EXERCISE MATERIAL
Content starts

`src/rtl/bcd_serial_subtractor.sv`:
```
// Serial packed-BCD subtractor: D = A - B in ten's complement, one digit/clock.
// Ports: clk, rst, start, A, B -> busy, done, D, Bout (final borrow), err (digit>9).
module bcd_serial_subtractor #(
  parameter int NDIG = 4,
  parameter int CW   = 3
) (
  input  logic              clk,
  input  logic              rst,
  input  logic              start,
  input  logic [4*NDIG-1:0] A,
  input  logic [4*NDIG-1:0] B,
  output logic              busy,
  output logic              done,
  output logic [4*NDIG-1:0] D,
  output logic              Bout,
  output logic              err
);

  localparam int W = 4 * NDIG;

  typedef enum logic {IDLE, RUN} state_t;

  state_t        state;
  logic [W-1:0]  a_sr;
  logic [W-1:0]  b_sr;
  logic [W-1:0]  part;
  logic [W-1:0]  part_nxt;
  logic          bin;
  logic [CW-1:0] idx;
  logic          err_acc;

  logic [5:0]    t;
  logic          bnext;
  logic [3:0]    dig;
  logic          in_err;
  logic          last;

  // Digit slice: operands shift down so the active digit is always at [3:0].
  always_comb begin
    t        = {2'b00, a_sr[3:0]} - {2'b00, b_sr[3:0]} - {5'd0, bin};
    bnext    = t[5];
    dig      = bnext ? (t[3:0] + 4'd10) : t[3:0];
    part_nxt = part;
    for (int i = 0; i < NDIG; i++) begin
      if (idx == CW'(i)) part_nxt[4*i +: 4] = dig;
    end
    in_err = 1'b0;
    for (int i = 0; i < NDIG; i++) begin
      if (A[4*i +: 4] > 4'd9) in_err = 1'b1;
      if (B[4*i +: 4] > 4'd9) in_err = 1'b1;
    end
    last = (idx == CW'(NDIG - 1));
  end

  always_ff @(posedge clk or posedge rst) begin
    if (rst) begin
      state   <= IDLE;
      a_sr    <= '0;
      b_sr    <= '0;
      part    <= '0;
      bin     <= 1'b0;
      idx     <= '0;
      err_acc <= 1'b0;
      busy    <= 1'b0;
      done    <= 1'b0;
      D       <= '0;
      Bout    <= 1'b0;
      err     <= 1'b0;
    end else begin
      done <= 1'b0;
      case (state)
        IDLE: begin
          if (start) begin
            a_sr    <= A;
            b_sr    <= B;
            part    <= '0;
            bin     <= 1'b0;
            idx     <= '0;
            err_acc <= in_err;
            busy    <= 1'b1;
            state   <= RUN;
          end
        end
        RUN: begin
          a_sr <= a_sr >> 4;
          b_sr <= b_sr >> 4;
          bin  <= bnext;
          part <= part_nxt;
          idx  <= idx + CW'(1);
          if (last) begin
            D     <= part_nxt;
            Bout  <= bnext;
            err   <= err_acc;
            done  <= 1'b1;
            busy  <= 1'b0;
            state <= IDLE;
          end
        end
        default: state <= IDLE;
      endcase
    end
  end

endmodule

```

Content ends

ABOUT THIS TASK
In the listing above, how many lines hold the word "parameter"? Give the number and nothing more.

RESPONSE AREA
2